So listen, I guess maybe it's worth talking about
what the actual solutions are, right?
I mean, you alluded to the fact earlier
that Adam Back is talking about it.
I think he was one of the very dismissive
who has now somewhat come around,
which it blows my mind that people give him so much shit
and anyone who changes their opinion,
but, you know, strong opinions loosely held.
You can think for a while something's not a big deal
and then be presented with more information
and change your mind.
I know that's crazy to people.
I credit him for changing his mind, right?
We obviously have the,
I don't know that it's quantum adjacent,
I'll say e-cash, right?
where we have a Bitcoin developer who's been trying to, you know, fork, I guess, Bitcoin for years,
basically floating that they do a fork and, you know, you have a fork called eCash.
BTQ, you guys obviously have your own sort of theories on what's to be done.
My view is probably try a whole lot of things.
Yeah.
You know, like if you're going to fork it and if that's the ultimate answer, right,
we should also be trying to quantum proof wallets in the meantime, right?
I mean, because even if Bitcoin gets forked, the original Bitcoin doesn't go anywhere, right?
It's still there and there's a religious belief grounding it, so it's not dying.
So, I mean, what's the solution here?
Yeah, I mean, I fully agree with you.
I mean, just my personal perspective is diversity of thought is probably the best way to approach any solution, right?
You want to sort of take every angle possible to think about a problem.
And that has really manifested in the way that we've gone about building our solution.
What we're building is, we call it a quantum canary network for Bitcoin,
sort of alluding to the old canary in the coal mine where, you know,
these coal miners would send out a little bird into these caves and figure out,
you know, which parts of the coal mines would contain toxic gases.
And it would essentially serve as, you know, sort of future warning,
future indication of risk to come.
And the same thing can be said about solutions.
You deploy a solution, but you think is a good solution,
and you actually battle tested in a live network, and you realize that it has some problems.
And how often is it that we get a solution perfect right on day one?
And, you know, it's not often at all.
And so the idea behind, you know, this quantum canary network is allowing us to have this
deployed, quantum resistant version of Bitcoin that people can interact with
today that anyone in the world can ship and try solutions on and for that will plausibly
be quantum resistant and gives us sort of this open environment, this playground for us
to collaborate and experientially trying to find this elusive solution together.
Because again, it won't happen overnight.
This will take many years of putting our heads together and collaborating.
and thinking between many groups of people, miners, exchanges, people, everyday people.
And so, yeah, there's a lot of work to be done.
And our belief is that we shouldn't be sort of constrained by whatever politicking is going on in Bitcoin today.

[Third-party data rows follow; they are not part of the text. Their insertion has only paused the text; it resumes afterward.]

==> 07-18: inputs <==
// usb_interface_v1_0
module usb_interface_v1_0 #
(
	parameter RESET_CYCLES = 100,
	parameter  C_M00_AXI_START_DATA_VALUE	= 32'h00000000,
	parameter  C_M00_AXI_TARGET_SLAVE_BASE_ADDR	= 32'h00000000,
	parameter integer C_M00_AXI_ADDR_WIDTH	= 32,
	parameter integer C_M00_AXI_DATA_WIDTH	= 32,
	parameter integer C_M00_AXI_TRANSACTIONS_NUM	= 4
) (
	input wire [(8 - 1):0] usb_data_in,
	output wire [(8 - 1):0] usb_data_out,
	output wire usb_data_oe,
	input wire [(1 + 4 + 4 + 16)-8-1:0] usb_addr,
	input wire usb_rd_n,
	input wire usb_wr_n,
	input wire usb_ce_n,
	output wire sw_reset_n,
	input wire  m00_axi_aclk,
	input wire  m00_axi_aresetn,
	output wire [C_M00_AXI_ADDR_WIDTH-1 : 0] m00_axi_awaddr,
	output wire [2 : 0] m00_axi_awprot,
	output wire  m00_axi_awvalid,
	input wire  m00_axi_awready,
	output wire [C_M00_AXI_DATA_WIDTH-1 : 0] m00_axi_wdata,
	output wire [C_M00_AXI_DATA_WIDTH/8-1 : 0] m00_axi_wstrb,
	output wire  m00_axi_wvalid,
	input wire  m00_axi_wready,
	input wire [1 : 0] m00_axi_bresp,
	input wire  m00_axi_bvalid,
	output wire  m00_axi_bready,
	output wire [C_M00_AXI_ADDR_WIDTH-1 : 0] m00_axi_araddr,
	output wire [2 : 0] m00_axi_arprot,
  ...
==> flow/config.mk <==
export PLATFORM = sky130hd
export DESIGN_NAME = usb_interface_v1_0
export DESIGN_NICKNAME = usb_interface_v1_0
export VERILOG_FILES = /design/flow/design.v
export SDC_FILE = /design/flow/constraint.sdc
export NUM_CORES = 4
export LEC_CHECK = 0
export CAP_MARGIN = 30
export CORE_ASPECT_RATIO = 1.17
export CORE_MARGIN = 2
export CORE_UTILIZATION = 72
export CTS_CLUSTER_DIAMETER = 377
export CTS_CLUSTER_SIZE = 14
export GPL_ROUTABILITY_DRIVEN = 1
export PLACE_DENSITY = 0.64
export SLEW_MARGIN = 10
==> flow/constraint.sdc <==
create_clock -name core_clock -period 3.05 [get_ports {m00_axi_aclk}]
set_input_delay 0.6100 -clock core_clock [delete_from_list [all_inputs] [get_ports {m00_axi_aclk}]]
set_output_delay 0.6100 -clock core_clock [all_outputs]
set_load 0.01 [all_outputs]
run.sh (not shown) runs the stock make flow with config.mk's settings and CLKGATE_MAP_FILE=.
==> 03-02: changes against 07-18 <==
Settings changed: CORE_UTILIZATION 72 to 70, CTS_CLUSTER_DIAMETER 377 to unset, PLACE_DENSITY 0.64 to unset.
==> 05-07: changes against 07-18 <==
Settings changed: CORE_UTILIZATION 72 to 41, CTS_CLUSTER_DIAMETER 377 to unset, CTS_CLUSTER_SIZE 14 to 69, PLACE_DENSITY 0.64 to unset, PLACE_DENSITY_LB_ADDON set to 0.23.
==> flow/constraint.sdc (replaced) <==
create_clock -name core_clock -period 7.02 [get_ports {m00_axi_aclk}]
set_input_delay 1.4040 -clock core_clock [delete_from_list [all_inputs] [get_ports {m00_axi_aclk}]]
set_output_delay 1.4040 -clock core_clock [all_outputs]
set_load 0.01 [all_outputs]
==> notes <==
03-02 finished but fails on setup timing. 07-18 finished but failed the layout checks on setup timing. 05-07 produced a clean layout. In 03-02 the power is larger than in 05-07, by about 140%. The lowest first-iteration DRC count belongs to 05-07, the highest to 03-02. Clock power, lowest first: 05-07, 07-18, 03-02. The highest combinational power belongs to 03-02, the lowest to 05-07. Against 07-18, the wire length of 03-02 is larger by about 11%. Via count, lowest first: 05-07, 07-18, 03-02. Sequential power is about the same in 03-02 and 07-18.
== quartz ==
## alu
module alu (
    input               i_clk,
    input               i_rst_n,
    input               i_valid,
    input signed [11:0] i_data_a,
    input signed [11:0] i_data_b,
    input        [2:0]  i_inst,
    output              o_valid,
    output       [11:0] o_data,
    output              o_overflow
);
reg  [11:0] o_data_w, o_data_r;
reg         o_valid_w, o_valid_r;
reg         o_overflow_w, o_overflow_r;
reg  [19:0] data_old;
reg         overflow_old;
wire [12:0] data_add, data_sub, data_mean;
wire [23:0] data_mul;
wire [19:0] data_mul_round;
wire [20:0] data_mac;
wire [11:0] data_a_abs, data_b_abs;
assign o_valid = o_valid_r;
assign o_data = o_data_r;
assign o_overflow = o_overflow_r;
assign data_add = {i_data_a[11], i_data_a} + {i_data_b[11], i_data_b};
assign data_sub = {i_data_a[11], i_data_a} - {i_data_b[11], i_data_b};
assign data_mul = {{12{i_data_a[11]}}, i_data_a} * {{12{i_data_b[11]}}, i_data_b};
assign data_mul_round = {data_mul[23], data_mul[23:5]} + {19'd0, data_mul[4]};
assign data_mac = {data_mul_round[19], data_mul_round} + {data_old[19], data_old};
assign data_mean = data_add >> 1;
assign data_a_abs = i_data_a[11]? ~(i_data_a)+12'd1: i_data_a;
assign data_b_abs = i_data_b[11]? ~(i_data_b)+12'd1: i_data_b;
always@(*) begin
  o_data_w = 12'd0;
  o_valid_w = i_valid;
  o_overflow_w = 1'b0;
  case(i_inst)
    3'b000: begin  
      o_overflow_w = ^data_add[12:11];
      o_data_w = data_add[11:0];
    end
    3'b001: begin  
      o_overflow_w = ^data_sub[12:11];
      o_data_w = data_sub[11:0];
    end
    3'b010: begin  
      o_data_w = data_mul_round[11:0];
      o_overflow_w = ~(data_mul_round[19:11] == 9'b1_1111_1111 | data_mul_round[19:11] == 9'b0_0000_0000);
    end
    3'b011: begin  
      o_data_w = data_mac[11:0]; 
      o_overflow_w = ~(data_mac[20:11] == 10'b11_1111_1111 | data_mac[20:11] == 10'b00_0000_0000) | overflow_old;
    end
    3'b100: begin  
      o_data_w = ~(i_data_a ^ i_data_b);
    end
    3'b101: begin  
      o_data_w = ~i_data_a[11]? i_data_a: 12'd0;
    end
  ...
Size: roughly 1300 cells after synthesis, about 27 flip-flops, ~44 I/O pins.
Settings: LEC_CHECK=0, CAP_MARGIN=30, CORE_ASPECT_RATIO=0.5, CORE_MARGIN=8, CORE_UTILIZATION=58, CTS_CLUSTER_DIAMETER=394, CTS_CLUSTER_SIZE=98, SETUP_SLACK_MARGIN=-0.68, SLEW_MARGIN=20, TNS_END_PERCENT=10; clock period 10.0 ns.
run.sh (not shown) runs the stock make flow with config.mk's settings and CLKGATE_MAP_FILE=.
Completing all stages was not enough for quartz: its layout failed the final checks because of setup timing.
The following lists how cedar was set up differently from quartz:
# quartz
export LEC_CHECK = 0
export CAP_MARGIN = 30
export CORE_ASPECT_RATIO = 0.5
export CORE_MARGIN = 8
export CORE_UTILIZATION = 58
export CTS_CLUSTER_DIAMETER = 394
export CTS_CLUSTER_SIZE = 98
export SETUP_SLACK_MARGIN = -0.68
export SLEW_MARGIN = 20
export TNS_END_PERCENT = 10
create_clock -name core_clock -period 10.0 [get_ports {i_clk}]
# cedar
export LEC_CHECK = 0
export ABC_AREA = 1
export CAP_MARGIN = 20
export CORE_MARGIN = 2
export CORE_UTILIZATION = 68
export CTS_CLUSTER_DIAMETER = 374
export CTS_CLUSTER_SIZE = 98
export SLEW_MARGIN = 20
export TNS_END_PERCENT = 30
create_clock -name core_clock -period 9.06 [get_ports {i_clk}]
--- outcome ---
cedar had finished all stages when the layout checks came back failing, citing setup timing.
Net count of the finished layout delta for cedar relative to quartz: 367 higher
After detailed routing, quartz needs less wire than cedar.
Taking quartz as the reference, in cedar worst endpoint data arrival time now sits lower; hold path depth rose by 1; basic-gate share of the synthesized area counting and, or, nand and nor cells +8.9 points.
Diff quartz -> cedar: multiplexer area fraction after synthesis down 1.4 points; utilization up 12 points; die area down 0.0052 mm².
### cedar -> harbor
# cedar
export LEC_CHECK = 0
export ABC_AREA = 1
export CAP_MARGIN = 20
export CORE_MARGIN = 2
export CORE_UTILIZATION = 68
export CTS_CLUSTER_DIAMETER = 374
export CTS_CLUSTER_SIZE = 98
export SLEW_MARGIN = 20
export TNS_END_PERCENT = 30
create_clock -name core_clock -period 9.06 [get_ports {i_clk}]
# harbor
export LEC_CHECK = 0
export ABC_AREA = 1
export CAP_MARGIN = 20
export CORE_MARGIN = 2
export CORE_UTILIZATION = 72
export CTS_CLUSTER_DIAMETER = 394
export SETUP_SLACK_MARGIN = 1.16
export SLEW_MARGIN = 20
create_clock -name core_clock -period 4.09 [get_ports {i_clk}]
--- outcome ---
- ~same synthesized cell count in harbor and cedar
- Share of flip-flops with an asynchronous set or reset delta (harbor -> cedar): insignificant
- Delta (harbor minus cedar): count of buffers from port buffering roughly the same; horizontal extent of the die lost 2.7%; fraction of the mapped netlist area in compound gates comparable.
- As far as post-synth net total goes, harbor and cedar are indistinguishable; the numbers are identical.
- harbor vs. cedar: placement row count went down by 2.
- Taking cedar as the reference point, the die area of harbor falls by about 5.4%.
- harbor terminated abnormally: 3_5_place_dp reported DPL-0033.
- From cedar to harbor, count of pins on the block boundary did not move at all.
- Between harbor and cedar, die outline height is higher for cedar, harbor comes in under that.
Input changes introduced in willow (baseline for comparison: harbor):
# harbor
export LEC_CHECK = 0
export ABC_AREA = 1
export CAP_MARGIN = 20
export CORE_MARGIN = 2
export CORE_UTILIZATION = 72
export CTS_CLUSTER_DIAMETER = 394
export SETUP_SLACK_MARGIN = 1.16
export SLEW_MARGIN = 20
create_clock -name core_clock -period 4.09 [get_ports {i_clk}]
# willow
export LEC_CHECK = 0
export CAP_MARGIN = 20
export CORE_MARGIN = 2
export CORE_UTILIZATION = 72
export CTS_CLUSTER_DIAMETER = 50
export PLACE_DENSITY_LB_ADDON = 0.24
export SLEW_MARGIN = 20
export TNS_END_PERCENT = 5
create_clock -name core_clock -period 9.17 [get_ports {i_clk}]
## What came out
- harbor failed in 3_5_place_dp with DPL-0033.
- 5_1_grt: willow exited with error
- From harbor to willow the numbers moved as follows: fraction of synthesized area in multiplexers went up by 1.4 points; width of the chip went down by about 3.7%; die area went down by about 7%.
- Lower area inside the core boundary goes to willow over harbor.
- | total standard cell area after synthesis | higher: harbor |
- Higher initial core utilization goes to harbor over willow.
- Higher part of the Yosys area used for sequential elements was reported by willow, not harbor.
- Mean post-synth cell area ended up about 20% higher on willow than on harbor.
Changes in fjord relative to willow:
# willow
export LEC_CHECK = 0
export CAP_MARGIN = 20
export CORE_MARGIN = 2
export CORE_UTILIZATION = 72
export CTS_CLUSTER_DIAMETER = 50
export PLACE_DENSITY_LB_ADDON = 0.24
export SLEW_MARGIN = 20
export TNS_END_PERCENT = 5
create_clock -name core_clock -period 9.17 [get_ports {i_clk}]
# fjord
export LEC_CHECK = 0
export CAP_MARGIN = 20
export CORE_MARGIN = 2
export CORE_UTILIZATION = 65
export CTS_CLUSTER_DIAMETER = 50
export SLEW_MARGIN = 20
export TNS_END_PERCENT = 5
create_clock -name core_clock -period 9.42 [get_ports {i_clk}]
==> results <==
- fjord finished all stages; however, its layout fails the closing checks, the failures being setup timing.
- willow and fjord ended up with roughly the same post-synthesis async set-or-reset flop share.
- Diff fjord..willow | post-synthesis cell count | unchanged
- From willow to fjord, area fraction in and, or, nand and nor cells after synthesis did not move at all.
Edits applied to the flow inputs when going from fjord to lagoon:
# fjord
export LEC_CHECK = 0
export CAP_MARGIN = 20
export CORE_MARGIN = 2
export CORE_UTILIZATION = 65
export CTS_CLUSTER_DIAMETER = 50
export SLEW_MARGIN = 20
export TNS_END_PERCENT = 5
create_clock -name core_clock -period 9.42 [get_ports {i_clk}]
# lagoon
export LEC_CHECK = 0
export CAP_MARGIN = 20
export CORE_MARGIN = 2
export CORE_UTILIZATION = 66
export SETUP_SLACK_MARGIN = -0.49
export SLEW_MARGIN = 20
create_clock -name core_clock -period 8.53 [get_ports {i_clk}]
## What came out
- fjord -> stages 100% | layout checks FAIL | setup timing
- From the logs: lagoon reached the end of the flow and failed the layout checks with setup timing.
- Between fjord and lagoon, the difference in worst hold margin is negligible.
- Detailed placer's ending HPWL (higher): lagoon
- Compared to fjord, the routing of lagoon uses more wire.

Starting RTL as in the previous note.
export LEC_CHECK = 0
export CAP_MARGIN = 20
export CORE_MARGIN = 2
export CORE_UTILIZATION = 71
export PLACE_DENSITY_LB_ADDON = 0.24
export SETUP_SLACK_MARGIN = -0.49
export SLEW_MARGIN = 20
export TNS_END_PERCENT = 5
create_clock -name core_clock -period 8.53 [get_ports {i_clk}]
The first run aborted during global routing.
Edit:
CORE_UTILIZATION = 68   (was 71)
PLACE_DENSITY_LB_ADDON = not set   (was 0.24)
SETUP_SLACK_MARGIN = not set   (was -0.49)
TNS_END_PERCENT = 30   (was 5)
clock period = 9.06 ns   (was 8.53 ns; I/O delays follow)
Effect: The changed run ran to the end with violations: negative setup slack; area after synthesis stays the same; synthesized cell count does not change; die area increases by 4.3%.
Edit:
ABC_AREA = 1   (was not set)
TNS_END_PERCENT = not set   (was 30)
clock period = 4.09 ns   (was 9.06 ns; I/O delays follow)
After rerunning:
- With this change the flow never finished: it broke off in clock tree synthesis with DPL-0038
- area after synthesis came out higher by a little under a tenth
- die size rose by a little under a tenth
- synthesized cell count goes up by a quarter to a third
Edit:
ABC_AREA = not set   (was 1)
CORE_UTILIZATION = 40   (was 68)
clock period = 10.0 ns   (was 4.09 ns; I/O delays follow)
Result: The changed run completed without violations; die area climbs by well over a third; synthesized cell count drops by a quarter to a third; area after synthesis goes down by a little under a tenth.
Edit:
CORE_ASPECT_RATIO = 0.9   (was not set)
CTS_CLUSTER_DIAMETER = 84   (was not set)
GPL_ROUTABILITY_DRIVEN = 0   (was not set)
GPL_TIMING_DRIVEN = 0   (was not set)
HOLD_SLACK_MARGIN = 0.01   (was not set)
MAX_ROUTING_LAYER = met4   (was not set)
MIN_ROUTING_LAYER = met2   (was not set)
PLACE_DENSITY = 0.54   (was not set)
TNS_END_PERCENT = 10   (was not set)
What happened: This time the run finished but failed the layout checks on design-rule violations. Worst hold slack is worse by 0.0031 ns. Design area shrinks by a few percent. Routed wire length grows by a few percent. Area after synthesis does not change. Setup slack is worse by 0.050 ns.
Edit:
ABC_AREA = 1   (was not set)
CAP_MARGIN = 15   (was 20)
CORE_ASPECT_RATIO = not set   (was 0.9)
CTS_CLUSTER_DIAMETER = not set   (was 84)
GPL_ROUTABILITY_DRIVEN = not set   (was 0)
HOLD_SLACK_MARGIN = 0.28   (was 0.01)
MAX_ROUTING_LAYER = not set   (was met4)
MIN_ROUTING_LAYER = met1   (was met2)
PLACE_DENSITY = not set   (was 0.54)
TNS_END_PERCENT = not set   (was 10)
clock period = 9.65 ns   (was 10.0 ns; I/O delays follow)
=>
- With this change the flow passed the timing, DRC and antenna checks
- first-iteration DRC count decreases by 66%
- wire length rises by 6.7%
- core utilization fell by 2.2 points
- design area rises by 2.5%
- worst setup slack gets better by 0.35 ns
- hold slack degrades by 0.020 ns
- global-route usage shrinks by 15 points

Starting RTL as in the previous note.
## alu
module alu (
    input               i_clk,
    input               i_rst_n,
    input               i_valid,
    input signed [11:0] i_data_a,
    input signed [11:0] i_data_b,
    input        [2:0]  i_inst,
    output              o_valid,
    output       [11:0] o_data,
    output              o_overflow
);
make LEC_CHECK=0 ABC_AREA=1 CAP_MARGIN=40 CORE_MARGIN=2 CORE_UTILIZATION=72 CTS_CLUSTER_DIAMETER=385 CTS_CLUSTER_SIZE=11 SETUP_SLACK_MARGIN=1.79 SLEW_MARGIN=20 TNS_END_PERCENT=5 finish   # period 7.69 ns
The baseline ended with an error in clock tree synthesis (4_1_cts).
Change:
--- a/flow/config.mk
+++ b/flow/config.mk
@@ -9 +9 @@
-export CAP_MARGIN = 40
+export CAP_MARGIN = 20
@@ -12,3 +12,2 @@
-export CTS_CLUSTER_DIAMETER = 385
-export CTS_CLUSTER_SIZE = 11
-export SETUP_SLACK_MARGIN = 1.79
+export CTS_CLUSTER_DIAMETER = 397
+export CTS_CLUSTER_SIZE = 100
@@ -16 +14,0 @@
-export TNS_END_PERCENT = 5
==> flow/constraint.sdc (replaced) <==
create_clock -name core_clock -period 4.09 [get_ports {i_clk}]
set_input_delay 0.8180 -clock core_clock [delete_from_list [all_inputs] [get_ports {i_clk}]]
set_output_delay 0.8180 -clock core_clock [all_outputs]
set_load 0.01 [all_outputs]
=>
- This time the run never finished: it broke off in detailed placement (3_5_place_dp)
- die size is unchanged
- area after synthesis is unchanged
- synthesized cell count is unchanged
Change:
--- a/flow/config.mk
+++ b/flow/config.mk
@@ -8 +7,0 @@
-export ABC_AREA = 1
@@ -11,3 +10 @@
-export CORE_UTILIZATION = 72
-export CTS_CLUSTER_DIAMETER = 397
-export CTS_CLUSTER_SIZE = 100
+export CORE_UTILIZATION = 40
==> flow/constraint.sdc (replaced) <==
create_clock -name core_clock -period 9.8 [get_ports {i_clk}]
set_input_delay 1.9600 -clock core_clock [delete_from_list [all_inputs] [get_ports {i_clk}]]
set_output_delay 1.9600 -clock core_clock [all_outputs]
set_load 0.01 [all_outputs]
What happened: Now the flow passed the timing, DRC and antenna checks; area after synthesis decreases by about 7.5%; die size rises by 64%; synthesized cell count falls by about 23%.
Change:
--- a/flow/config.mk
+++ b/flow/config.mk
@@ -8 +8,2 @@
-export CAP_MARGIN = 20
+export ABC_AREA = 1
+export CAP_MARGIN = 15
@@ -10,0 +12 @@
+export MIN_ROUTING_LAYER = met2
==> flow/constraint.sdc (replaced) <==
create_clock -name core_clock -period 9.65 [get_ports {i_clk}]
set_input_delay 1.9300 -clock core_clock [delete_from_list [all_inputs] [get_ports {i_clk}]]
set_output_delay 1.9300 -clock core_clock [all_outputs]
set_load 0.01 [all_outputs]
Worst setup slack gains 0.17 ns; first-iteration DRC count grows to 4.4 times its value; core utilization shrinks by 5.2 points; register-to-register slack gains 0.45 ns.

v55:
The RTL this note starts from:
==> flow/design.v <==
module alu (
    input               i_clk,
    input               i_rst_n,
    input               i_valid,
    input signed [11:0] i_data_a,
    input signed [11:0] i_data_b,
    input        [2:0]  i_inst,
    output              o_valid,
    output       [11:0] o_data,
    output              o_overflow
);
reg  [11:0] o_data_w, o_data_r;
reg         o_valid_w, o_valid_r;
reg         o_overflow_w, o_overflow_r;
reg  [19:0] data_old;
reg         overflow_old;
wire [12:0] data_add, data_sub, data_mean;
wire [23:0] data_mul;
wire [19:0] data_mul_round;
wire [20:0] data_mac;
wire [11:0] data_a_abs, data_b_abs;
assign o_valid = o_valid_r;
assign o_data = o_data_r;
assign o_overflow = o_overflow_r;
assign data_add = {i_data_a[11], i_data_a} + {i_data_b[11], i_data_b};
assign data_sub = {i_data_a[11], i_data_a} - {i_data_b[11], i_data_b};
assign data_mul = {{12{i_data_a[11]}}, i_data_a} * {{12{i_data_b[11]}}, i_data_b};
assign data_mul_round = {data_mul[23], data_mul[23:5]} + {19'd0, data_mul[4]};
assign data_mac = {data_mul_round[19], data_mul_round} + {data_old[19], data_old};
assign data_mean = data_add >> 1;
assign data_a_abs = i_data_a[11]? ~(i_data_a)+12'd1: i_data_a;
assign data_b_abs = i_data_b[11]? ~(i_data_b)+12'd1: i_data_b;
always@(*) begin
  o_data_w = 12'd0;
  o_valid_w = i_valid;
  o_overflow_w = 1'b0;
  case(i_inst)
    3'b000: begin  
      o_overflow_w = ^data_add[12:11];
      o_data_w = data_add[11:0];
    end
    3'b001: begin  
      o_overflow_w = ^data_sub[12:11];
      o_data_w = data_sub[11:0];
    end
    3'b010: begin  
      o_data_w = data_mul_round[11:0];
      o_overflow_w = ~(data_mul_round[19:11] == 9'b1_1111_1111 | data_mul_round[19:11] == 9'b0_0000_0000);
    end
    3'b011: begin  
      o_data_w = data_mac[11:0]; 
      o_overflow_w = ~(data_mac[20:11] == 10'b11_1111_1111 | data_mac[20:11] == 10'b00_0000_0000) | overflow_old;
    end
    3'b100: begin  
      o_data_w = ~(i_data_a ^ i_data_b);
    end
    3'b101: begin  
      o_data_w = ~i_data_a[11]? i_data_a: 12'd0;
    end
    3'b110: begin  
      o_data_w = data_mean[11:0];
    end
    3'b111: begin  
      o_data_w = (data_a_abs >= data_b_abs)? data_a_abs: data_b_abs;
    end
  endcase
end
always@(posedge i_clk or negedge i_rst_n) begin
  if(~i_rst_n) begin
    o_data_r <= 12'd0;
    o_overflow_r <= 1'b0;
    o_valid_r <= 1'b0;
  end 
  else begin
    o_data_r <= o_data_w;
    o_overflow_r <= o_overflow_w;
    o_valid_r <= o_valid_w;
  end
end
always@(posedge i_clk or negedge i_rst_n) begin
  if(~i_rst_n) begin
    data_old <= 20'd0;
    overflow_old <= 1'b0;
  end
  else if(i_valid) begin
    if(i_inst == 3'b011)begin
      data_old <= {{8{o_data_w[11]}}, o_data_w};
      overflow_old <= o_overflow_w;
    end
    else begin
      data_old <= 20'd0;
      overflow_old <= 1'b0;
    end
  end
end
endmodule
clock: 3.63 ns
lec_check: 0
abc_area: 1
cap_margin: 20
cell_pad_in_sites_detail_placement: 0
cell_pad_in_sites_global_placement: 0
core_aspect_ratio: 0.98
core_margin: 2
core_utilization: 66
cts_cluster_diameter: 29
gpl_routability_driven: 1
gpl_timing_driven: 1
hold_slack_margin: 0.29
max_routing_layer: met5
place_density: 0.61
setup_slack_margin: -0.3
slew_margin: 20
In the summary table, v55 is marked failed, with error DPL-0038 raised in clock tree synthesis.
### v55 -> v11
==> flow/config.mk <==
export PLATFORM = sky130hd
export DESIGN_NAME = alu
export DESIGN_NICKNAME = alu
export VERILOG_FILES = /design/flow/design.v
export SDC_FILE = /design/flow/constraint.sdc
export NUM_CORES = 4
export LEC_CHECK = 0
export CAP_MARGIN = 40
export CELL_PAD_IN_SITES_DETAIL_PLACEMENT = 0
export CELL_PAD_IN_SITES_GLOBAL_PLACEMENT = 0
export CORE_MARGIN = 2
export CORE_UTILIZATION = 33
export CTS_CLUSTER_DIAMETER = 397
export CTS_CLUSTER_SIZE = 100
export GPL_ROUTABILITY_DRIVEN = 1
export GPL_TIMING_DRIVEN = 1
export MAX_ROUTING_LAYER = met5
export SETUP_SLACK_MARGIN = -0.82
export SLEW_MARGIN = 20
==> flow/constraint.sdc <==
create_clock -name core_clock -period 9.36 [get_ports {i_clk}]
set_input_delay 1.8720 -clock core_clock [delete_from_list [all_inputs] [get_ports {i_clk}]]
set_output_delay 1.8720 -clock core_clock [all_outputs]
set_load 0.01 [all_outputs]
Findings:
v11 finished every stage; the final checks, however, were not passed, the failures being setup timing.
For unique cell type count in the Yosys netlist, dividing the value from v55 by the value from v11 gives 0.66.
Side by side, cell count after synthesis turned out lower in v11 than in v55.
Post-DP HPWL was higher in v55 than in v11.
Sort v11 and v55 by die area desc -> top: v11
Compare v11 and v55 | number of cells in the yosys synthesis report lower: v11
Taking v55 as the reference, in v11 placed cell area decreased 2100 sq um, post-synthesis xor/xnor area fraction increased 3.9 points, post-placement worst setup slack increased 3720 ps, area of the mapped netlist decreased 850 sq um.
Looking at proportion of synthesized chip area in sequential cells, v11 sits 0.48 points higher than v55 does.
What v37 does differently from v11 at the input level:
diff --git a/flow/config.mk b/flow/config.mk
--- a/flow/config.mk
+++ b/flow/config.mk
@@ -7,3 +7,3 @@
 export LEC_CHECK = 0
-export CAP_MARGIN = 40
+export CAP_MARGIN = 20
 export CELL_PAD_IN_SITES_DETAIL_PLACEMENT = 0
@@ -11,4 +11,4 @@
 export CORE_MARGIN = 2
-export CORE_UTILIZATION = 33
-export CTS_CLUSTER_DIAMETER = 397
+export CORE_UTILIZATION = 54
+export CTS_CLUSTER_DIAMETER = 183
 export CTS_CLUSTER_SIZE = 100
@@ -17,3 +17,4 @@
 export MAX_ROUTING_LAYER = met5
-export SETUP_SLACK_MARGIN = -0.82
+export PLACE_DENSITY = 0.37
+export SETUP_SLACK_MARGIN = -0.62
 export SLEW_MARGIN = 20
## What came out
STATUS run=v37 STAGES=ALL_DONE FINAL_CHECKS=FAILED CAUSE=setup timing. Wire: v37 routes less than v11. Summary of v37 over v11: worst setup slack up 89 ps. Relative to v11, the design area of v37 is lower by 100 sq um. Reported for v11 and v37, max-capacitance violation count turned out identical to the last digit. Summary of v37 over v11: met2 usage in global routing up 19 points, sequential share of layout area ~0 delta, fraction of area in non-clock buffers lost 0.46 points.
==> flow/config.mk <==
export PLATFORM = sky130hd
export DESIGN_NAME = bike_mul
export DESIGN_NICKNAME = bike_mul
export VERILOG_FILES = /design/flow/design.v
export SDC_FILE = /design/flow/constraint.sdc
export NUM_CORES = 4
export LEC_CHECK = 0
export CAP_MARGIN = 20
export CORE_MARGIN = 2
export CORE_UTILIZATION = 67
export CTS_CLUSTER_DIAMETER = 364
export CTS_CLUSTER_SIZE = 15
export SETUP_SLACK_MARGIN = 0.3
export SLEW_MARGIN = 20
export TNS_END_PERCENT = 5
==> flow/constraint.sdc <==
create_clock -name core_clock -period 3.54 [get_ports {clk}]
set_input_delay 0.7080 -clock core_clock [delete_from_list [all_inputs] [get_ports {clk}]]
set_output_delay 0.7080 -clock core_clock [all_outputs]
set_load 0.01 [all_outputs]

As you said, it's always going to be around.
So let's spin up a new environment and start experimenting there.
Yeah.
the Satoshi coins are the biggest question, right?
I mean, or I guess Satoshi era, there's probably a lot that, you know, qualify.
But, you know, we just had Adam Beck was supposedly Satoshi again,
according to a New York Times article.
Then the moving time, Satoshi just came out, and they said it's Halpinney and Len Thassman,
which actually was a really good movie.
I really enjoyed it and makes a decent argument.
Those guys are dead, so that's a very convenient choice.
But there's really no solution for,
for those coins in the current environment, right?
So I guess we have to talk about the worst case scenario
is that someone hacks those, which by the way is illegal.
It's not like you're just allowed to hack them.
But I'd say, you know, hacks those and sells them on the market, right?
And there was an article that sort of said, you know,
$150 billion problem or whatever it is.
And it basically pointed out that, you know,
if we're down to 1.6, 1.7 million tokens
by the time quantum hits,
assuming that a lot of those have been quantum proof,
our worst case scenario isn't really even as bad
some previous bare markets where over 2 million coins were sold into the market, right?
Okay.
I get that.
I, you know, as a Bitcoiner, I'm like, hey, sell, you know, sell those coins, crash the price 80%.
Let me buy it.
We move on from the quantum.
You know, life is good.
But I'm just trying to kind of figure out what happens to those early tokens that are definitely,
assuming that Satoshi doesn't come back in quantum proof his wallet.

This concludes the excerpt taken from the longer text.